2. The method of claim 1 wherein
the reissue sample information is persistent sample information.
3. The method of claim 1 wherein
the sample information includes resettable sample information; and,
the resettable sample information is reset whenever the instruction reissues.
4. The method of claim 1 wherein
the sampling information is stored within an instruction history for the instruction; and
the instruction history includes a reissue bit, the reissue bit indicating whether the instruction reissued.
5. The method of claim 1 wherein
the sampling information includes a data cache replayed condition indication, the data cache replayed condition indicating that a load instruction was replayed at least once due to a data cache condition, the data cache replayed condition indication being persistent sample information.
6. The method of claim 1 wherein
the sampling information includes a memory buffer replayed condition indication, the memory buffer replayed condition indication indicating that a load or store instruction was replayed due to a condition in a memory buffer data cache replayed condition indication, the memory buffer replayed condition indication being persistent sample information.

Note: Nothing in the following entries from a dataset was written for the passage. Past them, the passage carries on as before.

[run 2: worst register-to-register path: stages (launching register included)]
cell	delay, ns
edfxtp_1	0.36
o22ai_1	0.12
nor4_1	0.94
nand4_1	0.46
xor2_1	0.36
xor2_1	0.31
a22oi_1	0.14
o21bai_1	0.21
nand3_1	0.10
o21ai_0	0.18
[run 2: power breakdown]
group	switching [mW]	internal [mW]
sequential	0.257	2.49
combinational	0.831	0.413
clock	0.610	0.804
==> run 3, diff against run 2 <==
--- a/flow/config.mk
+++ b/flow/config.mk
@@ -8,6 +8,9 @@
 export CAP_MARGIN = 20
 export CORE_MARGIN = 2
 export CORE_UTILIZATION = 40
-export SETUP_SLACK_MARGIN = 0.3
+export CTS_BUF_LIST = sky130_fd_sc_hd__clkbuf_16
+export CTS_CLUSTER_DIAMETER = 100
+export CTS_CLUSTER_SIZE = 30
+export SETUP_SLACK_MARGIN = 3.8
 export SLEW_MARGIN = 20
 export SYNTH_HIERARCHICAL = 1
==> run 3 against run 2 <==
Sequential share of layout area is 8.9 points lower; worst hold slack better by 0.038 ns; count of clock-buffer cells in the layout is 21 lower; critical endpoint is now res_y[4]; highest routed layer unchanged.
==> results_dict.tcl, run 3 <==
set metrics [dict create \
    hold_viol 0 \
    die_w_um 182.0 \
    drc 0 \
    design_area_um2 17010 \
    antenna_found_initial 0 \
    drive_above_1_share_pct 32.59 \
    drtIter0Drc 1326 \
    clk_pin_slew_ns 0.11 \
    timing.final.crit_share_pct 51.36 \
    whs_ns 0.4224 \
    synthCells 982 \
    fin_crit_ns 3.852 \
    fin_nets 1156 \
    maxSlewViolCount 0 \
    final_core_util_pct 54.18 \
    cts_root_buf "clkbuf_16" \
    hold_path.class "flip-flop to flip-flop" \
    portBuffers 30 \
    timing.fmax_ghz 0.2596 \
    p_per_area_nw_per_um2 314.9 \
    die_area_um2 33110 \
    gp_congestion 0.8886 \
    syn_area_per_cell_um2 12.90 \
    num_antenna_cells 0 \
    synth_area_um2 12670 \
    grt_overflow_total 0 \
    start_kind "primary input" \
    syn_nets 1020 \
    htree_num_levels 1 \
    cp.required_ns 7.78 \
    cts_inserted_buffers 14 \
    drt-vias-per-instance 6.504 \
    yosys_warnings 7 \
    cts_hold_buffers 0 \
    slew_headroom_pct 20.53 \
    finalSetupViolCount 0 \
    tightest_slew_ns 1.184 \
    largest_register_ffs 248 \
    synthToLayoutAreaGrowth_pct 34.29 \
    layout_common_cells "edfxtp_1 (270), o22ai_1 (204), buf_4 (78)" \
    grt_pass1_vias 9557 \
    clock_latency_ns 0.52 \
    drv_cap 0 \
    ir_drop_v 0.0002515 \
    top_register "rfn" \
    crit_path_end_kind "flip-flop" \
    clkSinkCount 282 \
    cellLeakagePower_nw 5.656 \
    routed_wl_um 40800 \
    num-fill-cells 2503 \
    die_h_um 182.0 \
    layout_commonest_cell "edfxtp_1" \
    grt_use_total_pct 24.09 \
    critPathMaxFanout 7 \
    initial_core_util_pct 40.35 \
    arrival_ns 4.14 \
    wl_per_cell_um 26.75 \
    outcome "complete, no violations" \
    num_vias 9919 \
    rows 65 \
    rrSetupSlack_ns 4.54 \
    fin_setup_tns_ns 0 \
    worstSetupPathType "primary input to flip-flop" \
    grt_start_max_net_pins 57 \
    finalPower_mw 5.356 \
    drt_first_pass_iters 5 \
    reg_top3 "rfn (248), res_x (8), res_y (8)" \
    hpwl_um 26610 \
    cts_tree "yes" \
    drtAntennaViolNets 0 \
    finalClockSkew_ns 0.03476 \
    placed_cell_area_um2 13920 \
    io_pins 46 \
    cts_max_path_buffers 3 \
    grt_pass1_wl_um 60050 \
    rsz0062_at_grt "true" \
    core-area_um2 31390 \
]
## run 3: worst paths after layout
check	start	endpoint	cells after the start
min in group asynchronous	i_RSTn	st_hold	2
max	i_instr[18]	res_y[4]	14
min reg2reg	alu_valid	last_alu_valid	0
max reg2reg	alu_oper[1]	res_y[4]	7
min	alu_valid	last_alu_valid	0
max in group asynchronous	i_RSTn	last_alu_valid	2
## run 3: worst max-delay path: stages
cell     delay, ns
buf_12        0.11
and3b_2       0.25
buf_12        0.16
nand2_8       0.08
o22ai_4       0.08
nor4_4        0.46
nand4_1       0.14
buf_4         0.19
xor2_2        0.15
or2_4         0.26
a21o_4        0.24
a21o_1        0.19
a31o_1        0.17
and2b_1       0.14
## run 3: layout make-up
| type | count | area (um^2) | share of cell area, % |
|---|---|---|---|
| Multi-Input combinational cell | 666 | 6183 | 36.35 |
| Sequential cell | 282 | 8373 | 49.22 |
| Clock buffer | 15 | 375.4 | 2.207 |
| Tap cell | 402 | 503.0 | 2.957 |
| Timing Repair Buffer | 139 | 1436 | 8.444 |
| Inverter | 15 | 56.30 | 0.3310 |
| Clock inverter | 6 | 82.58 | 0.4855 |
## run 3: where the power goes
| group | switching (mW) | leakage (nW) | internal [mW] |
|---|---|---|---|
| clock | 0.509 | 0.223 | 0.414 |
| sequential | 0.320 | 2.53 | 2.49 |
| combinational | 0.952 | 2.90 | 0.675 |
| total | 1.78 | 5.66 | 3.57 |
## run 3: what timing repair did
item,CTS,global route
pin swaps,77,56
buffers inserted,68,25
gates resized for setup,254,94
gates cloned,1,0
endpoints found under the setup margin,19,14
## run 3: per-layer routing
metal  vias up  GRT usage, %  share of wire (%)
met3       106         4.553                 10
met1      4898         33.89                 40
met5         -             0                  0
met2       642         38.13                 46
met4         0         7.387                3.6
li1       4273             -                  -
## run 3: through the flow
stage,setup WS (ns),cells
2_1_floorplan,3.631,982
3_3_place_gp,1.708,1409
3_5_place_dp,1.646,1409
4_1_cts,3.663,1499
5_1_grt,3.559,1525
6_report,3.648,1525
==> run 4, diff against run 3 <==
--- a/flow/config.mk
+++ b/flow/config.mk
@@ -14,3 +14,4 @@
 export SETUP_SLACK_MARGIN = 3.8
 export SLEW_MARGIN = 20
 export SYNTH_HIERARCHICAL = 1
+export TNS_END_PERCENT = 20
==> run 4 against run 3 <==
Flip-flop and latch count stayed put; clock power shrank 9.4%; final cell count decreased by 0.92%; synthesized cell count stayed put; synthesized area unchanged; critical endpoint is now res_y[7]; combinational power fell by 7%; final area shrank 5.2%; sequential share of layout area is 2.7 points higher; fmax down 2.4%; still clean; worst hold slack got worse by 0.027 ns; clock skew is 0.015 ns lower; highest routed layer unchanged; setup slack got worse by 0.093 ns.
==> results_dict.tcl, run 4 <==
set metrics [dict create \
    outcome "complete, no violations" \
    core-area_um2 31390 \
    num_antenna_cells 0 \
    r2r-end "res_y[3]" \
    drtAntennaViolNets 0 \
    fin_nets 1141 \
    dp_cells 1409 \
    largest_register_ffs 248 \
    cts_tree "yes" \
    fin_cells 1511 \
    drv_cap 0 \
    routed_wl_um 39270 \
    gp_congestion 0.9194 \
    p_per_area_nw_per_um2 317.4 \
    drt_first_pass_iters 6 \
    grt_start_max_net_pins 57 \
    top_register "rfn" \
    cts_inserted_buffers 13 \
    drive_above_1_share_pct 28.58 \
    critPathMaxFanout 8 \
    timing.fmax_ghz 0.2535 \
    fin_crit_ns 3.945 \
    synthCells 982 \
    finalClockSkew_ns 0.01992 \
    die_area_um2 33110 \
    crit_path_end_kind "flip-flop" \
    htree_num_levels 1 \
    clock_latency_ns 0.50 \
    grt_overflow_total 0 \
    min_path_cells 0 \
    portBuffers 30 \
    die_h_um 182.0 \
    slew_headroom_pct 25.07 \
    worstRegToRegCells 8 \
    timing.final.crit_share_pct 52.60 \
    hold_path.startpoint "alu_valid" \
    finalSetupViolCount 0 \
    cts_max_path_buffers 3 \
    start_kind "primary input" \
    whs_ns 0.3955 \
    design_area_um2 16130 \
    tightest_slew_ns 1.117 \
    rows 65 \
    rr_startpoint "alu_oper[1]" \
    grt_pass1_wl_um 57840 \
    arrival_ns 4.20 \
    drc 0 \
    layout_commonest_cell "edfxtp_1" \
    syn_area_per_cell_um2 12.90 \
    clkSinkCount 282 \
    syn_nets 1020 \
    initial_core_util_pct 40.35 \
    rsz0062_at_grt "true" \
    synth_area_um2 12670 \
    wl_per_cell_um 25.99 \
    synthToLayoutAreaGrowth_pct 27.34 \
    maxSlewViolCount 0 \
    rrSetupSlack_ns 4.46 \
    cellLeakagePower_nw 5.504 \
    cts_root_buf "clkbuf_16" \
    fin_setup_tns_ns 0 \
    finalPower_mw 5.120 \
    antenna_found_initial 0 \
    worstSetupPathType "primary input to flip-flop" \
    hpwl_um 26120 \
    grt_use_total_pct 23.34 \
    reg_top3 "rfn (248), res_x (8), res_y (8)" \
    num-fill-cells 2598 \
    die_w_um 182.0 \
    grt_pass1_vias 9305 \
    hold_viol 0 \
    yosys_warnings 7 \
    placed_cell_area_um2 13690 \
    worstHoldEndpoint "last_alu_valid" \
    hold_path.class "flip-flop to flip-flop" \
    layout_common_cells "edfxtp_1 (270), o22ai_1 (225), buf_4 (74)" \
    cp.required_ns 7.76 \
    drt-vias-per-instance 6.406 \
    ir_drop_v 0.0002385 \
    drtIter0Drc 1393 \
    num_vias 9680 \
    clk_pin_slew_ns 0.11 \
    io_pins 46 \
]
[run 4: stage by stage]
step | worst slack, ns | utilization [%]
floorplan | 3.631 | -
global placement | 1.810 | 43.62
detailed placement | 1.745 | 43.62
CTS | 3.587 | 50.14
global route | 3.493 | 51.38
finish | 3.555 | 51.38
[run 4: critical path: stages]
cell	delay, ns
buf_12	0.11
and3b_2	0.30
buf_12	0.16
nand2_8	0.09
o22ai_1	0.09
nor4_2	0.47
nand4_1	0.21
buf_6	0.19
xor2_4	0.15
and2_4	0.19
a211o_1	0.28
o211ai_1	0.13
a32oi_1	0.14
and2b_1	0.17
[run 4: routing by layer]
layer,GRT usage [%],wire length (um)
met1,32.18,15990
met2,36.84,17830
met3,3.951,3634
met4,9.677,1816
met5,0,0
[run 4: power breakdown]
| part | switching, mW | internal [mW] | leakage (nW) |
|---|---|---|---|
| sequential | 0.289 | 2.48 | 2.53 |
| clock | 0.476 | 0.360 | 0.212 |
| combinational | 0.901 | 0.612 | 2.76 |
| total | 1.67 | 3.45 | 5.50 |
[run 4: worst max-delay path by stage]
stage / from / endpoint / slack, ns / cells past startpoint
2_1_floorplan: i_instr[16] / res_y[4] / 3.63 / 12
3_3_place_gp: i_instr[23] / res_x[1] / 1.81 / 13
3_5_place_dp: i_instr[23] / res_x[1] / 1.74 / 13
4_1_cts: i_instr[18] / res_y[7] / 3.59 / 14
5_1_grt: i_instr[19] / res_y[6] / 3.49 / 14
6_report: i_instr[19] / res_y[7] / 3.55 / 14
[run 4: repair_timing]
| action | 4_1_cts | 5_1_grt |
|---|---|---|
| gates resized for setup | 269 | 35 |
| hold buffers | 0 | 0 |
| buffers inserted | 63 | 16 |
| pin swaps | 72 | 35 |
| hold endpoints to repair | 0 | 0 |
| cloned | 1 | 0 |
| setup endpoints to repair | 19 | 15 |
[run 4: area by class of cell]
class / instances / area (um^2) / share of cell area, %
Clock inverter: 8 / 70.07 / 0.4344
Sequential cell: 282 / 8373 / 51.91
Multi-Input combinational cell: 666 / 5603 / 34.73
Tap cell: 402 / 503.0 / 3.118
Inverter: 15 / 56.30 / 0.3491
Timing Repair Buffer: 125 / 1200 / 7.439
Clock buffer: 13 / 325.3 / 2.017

7. The method of claim 1 wherein
the sampling information includes an overeager load condition indication, the overeager load condition indication indicating that the sample instruction was a store instruction which caused an overeager load to occur, the overeager load condition indication being persistent sample information.
8. An apparatus for sampling instructions executing in a processor comprising:
means for selecting an instruction for sampling;
means for gathering sampling information for the instruction;
means for determining whether the instruction reissues during execution of the instruction;
means for storing reissue sample information if the instruction reissues during execution of the instruction.
9. The apparatus of claim 8 wherein
the reissue sample information is persistent sample information.
10. The apparatus of claim 8 wherein
the sample information includes resettable sample information; and,
the resettable sample information is reset whenever the instruction reissues.
11. The apparatus of claim 8 wherein
the sampling information is stored within an instruction history for the instruction; and
the instruction history includes a reissue bit, the reissue bit indicating whether the instruction reissued.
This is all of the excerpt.